# Has any of you un-quit ?



## 20yearsdriving

We need a new forum for the prodigal son.


----------



## waldowainthrop

I took it one step further. I said I might come back from quitting and then I didn’t.


----------



## Stevie The magic Unicorn

I keep quitting and keep coming back, and i keep regretting it and keep quitting, then i get too bored and come back.


----------



## ariel5466

I was going to start again this week, but I don't have any promos even though other drivers in my market do. Apparently they don't want me back as much as I don't want to be back.


----------



## k4ever

Everyone knows (maybe not?) that if somebody posts that they are quitting on an internet platform, 100% will come back. They just did it for the attention because of self esteem issues. 

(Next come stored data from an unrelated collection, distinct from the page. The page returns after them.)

### src/rtl/prop_monitor_if.sv
// Bundles the control inputs and verdict/diagnostic outputs of prop_monitor.
// The monitor is the slave; the stimulus side is the master.
interface prop_monitor_if #(
    parameter int CW = 8
) ();
    logic          en;
    logic          clear;
    logic          prop;
    logic          busy;
    logic          fail;
    logic [CW-1:0] fail_cycle;
    logic [CW-1:0] viol_cnt;
    logic [CW-1:0] cyc;

    modport master (
        output en, clear, prop,
        input  busy, fail, fail_cycle, viol_cnt, cyc
    );

    modport slave (
        input  en, clear, prop,
        output busy, fail, fail_cycle, viol_cnt, cyc
    );
endinterface

### src/rtl/prop_monitor.sv
// Runtime monitor for the single-bit prop safety output: tolerates up to LIMIT
// consecutive low samples, then latches a sticky FAIL with the failing cycle index.
module prop_monitor #(
    parameter int CW    = 8,
    parameter int LIMIT = 2
) (
    input  logic          clk,
    input  logic          reset,
    prop_monitor_if.slave mon
);

    typedef enum logic [1:0] {
        ST_IDLE    = 2'b00,
        ST_ARMED   = 2'b01,
        ST_PENDING = 2'b10,
        ST_FAIL    = 2'b11
    } state_e;

    localparam logic [CW-1:0] CNT_MAX = {CW{1'b1}};
    localparam logic [CW-1:0] LIMIT_C = CW'(LIMIT);

    state_e        state_q, state_d;
    logic [CW-1:0] cyc_q, cyc_d;
    logic [CW-1:0] low_cnt_q, low_cnt_d;
    logic [CW-1:0] viol_cnt_q, viol_cnt_d;
    logic [CW-1:0] fail_cycle_q, fail_cycle_d;

    function automatic logic [CW-1:0] sat_inc(input logic [CW-1:0] v);
        return (v == CNT_MAX) ? v : v + 1'b1;
    endfunction

    always_comb begin
        state_d      = state_q;
        cyc_d        = cyc_q;
        low_cnt_d    = low_cnt_q;
        viol_cnt_d   = viol_cnt_q;
        fail_cycle_d = fail_cycle_q;

        if (mon.clear) begin
            state_d      = ST_IDLE;
            cyc_d        = '0;
            low_cnt_d    = '0;
            viol_cnt_d   = '0;
            fail_cycle_d = '0;
        end else begin
            case (state_q)
                ST_IDLE: begin
                    if (mon.en) begin
                        state_d    = ST_ARMED;
                        cyc_d      = '0;
                        viol_cnt_d = '0;
                    end
                end
                ST_FAIL: begin
                    state_d = ST_FAIL;
                end
                default: begin
                    if (!mon.en) begin
                        // Disarm wins over a simultaneous low sample; it is not counted.
                        state_d   = ST_IDLE;
                        low_cnt_d = '0;
                    end else begin
                        cyc_d = sat_inc(cyc_q);
                        if (mon.prop) begin
                            state_d   = ST_ARMED;
                            low_cnt_d = '0;
                        end else begin
                            viol_cnt_d = sat_inc(viol_cnt_q);
                            if ((state_q == ST_ARMED && LIMIT == 0) ||
                                (state_q == ST_PENDING && low_cnt_q == LIMIT_C)) begin
                                state_d      = ST_FAIL;
                                fail_cycle_d = cyc_q;
                            end else if (state_q == ST_ARMED) begin
                                state_d   = ST_PENDING;
                                low_cnt_d = CW'(1);
                            end else begin
                                low_cnt_d = low_cnt_q + 1'b1;
                            end
                        end
                    end
                end
            endcase
        end
    end

    always_ff @(posedge clk or negedge reset) begin
        if (!reset) begin
            state_q      <= ST_IDLE;
            cyc_q        <= '0;
            low_cnt_q    <= '0;
            viol_cnt_q   <= '0;
            fail_cycle_q <= '0;
        end else begin
            state_q      <= state_d;
            cyc_q        <= cyc_d;
            low_cnt_q    <= low_cnt_d;
            viol_cnt_q   <= viol_cnt_d;
            fail_cycle_q <= fail_cycle_d;
        end
    end

    assign mon.busy       = (state_q != ST_IDLE);
    assign mon.fail       = (state_q == ST_FAIL);
    assign mon.fail_cycle = fail_cycle_q;
    assign mon.viol_cnt   = viol_cnt_q;
    assign mon.cyc        = cyc_q;

endmodule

As for quitting Uber, only way to quit for sure is if one finds an income source that pays much better than Uber. Problem is that the average skillset of a FT uber driver is a little more than a homeless junkie, so its super hard for them to find anything that pays better than Uber and where they can actually perform satisfactorily. Im mostly talking about X ants, of course.


----------



## waldowainthrop




----------



## MikeSki

20yearsdriving said:


> We need a new forum for the prodigal son.

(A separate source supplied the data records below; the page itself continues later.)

### config.mk
export PLATFORM = sky130hd
export DESIGN_NAME = antares_pipe_stage
export DESIGN_NICKNAME = d
export VERILOG_FILES = /design/src/rtl/antares_pipe_stage.sv
export SDC_FILE = /design/constraint.sdc
export NUM_CORES = 1
export LEC_CHECK = 0
export ABC_AREA = 1
export CAP_MARGIN = 20
export CORE_MARGIN = 8
export CORE_UTILIZATION = 30
export DETAILED_ROUTE_END_ITERATION = 12
export DONT_BUFFER_PORTS = 1
export PLACE_DENSITY_LB_ADDON = 0.1
export REMOVE_ABC_BUFFERS = 1
export SLEW_MARGIN = 20
export SYNTH_ARGS = -nofsm -noshare
export SYNTH_HDL_FRONTEND = slang
export SYNTH_SLANG_ARGS = --single-unit
### constraint.sdc
create_clock -name clk -period 2.2 [get_ports clk]
set_input_delay 0.22 -clock clk [delete_from_list [all_inputs] [get_ports clk]]
set_output_delay 0.22 -clock clk [all_outputs]
set_load 0.01 [all_outputs]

Drove past O'Hare airport yesterday and normally every 3rd car is an uber. Didn't see one. Found it to be funny knowing how many 2 stop mf'rs have to walk two blocks to the liquor store and back because there are no ubers to screw over


----------



## Trafficat

Every time I press "Go Offline" I quit, and then every time I press "Go Online" I unquit.


----------



## Invisible

k4ever said:


> Everyone knows (maybe not?) that if somebody posts that they are quitting on an internet platform, 100% will come back. They just did it for the attention because of self esteem issues.


Nope. Not everyone has self-esteem issues, nor cares what online strangers think. I previously put I quit NOT for the attention but for the frustration of the gigs, whether it was delivery or R/S. Some days, like anynjob you just want to quit.

I have no plans to return for lower pay. Maybe a year down the road, I'd take a ride or two. But I really love having my car, my radio, my air/heat all to myself and no more strange, weird circular stains on my seats that I'm afraid to know what they are.


----------



## tohunt4me

20yearsdriving said:


> We need a new forum for the prodigal son.


Has Uber restored the Many Rate cuts ?

Has Covid become non dangerous?

Has. Uber protected Drivers from false accusations ?

From Robbery ?

From Murder ?

Uber can wait.


----------



## ABC123DEF

tohunt4me said:


> Has Uber restored the Many Rate cuts ?
> 
> Has Covid become non dangerous?
> 
> Has. Uber protected Drivers from false accusations ?
> 
> From Robbery ?
> 
> From Murder ?
> 
> Uber can wait.


AT&T agrees also!


----------



## tohunt4me

ABC123DEF said:


> AT&T agrees also!


Cut Rates . . .

Cut Throats ?

Uber needs to imrove.

More Money for Drivers Uber.


----------



## Mkang14

20yearsdriving said:


> *Has any of you un-quit ?*


Yes, UP several times


----------



## Cdub2k

I had Uber permanently deactivate/delete my account a month ago so there isn’t an “UnQuit” option for me.


----------



## The queen 👸

20yearsdriving said:


> We need a new forum for the prodigal son.


No. I am stilling home .
New worry, will my son be able to go back to school?


----------



## 20yearsdriving

The queen &#128120; said:


> No. I am stilling home .
> New worry, will my son be able to go back to school?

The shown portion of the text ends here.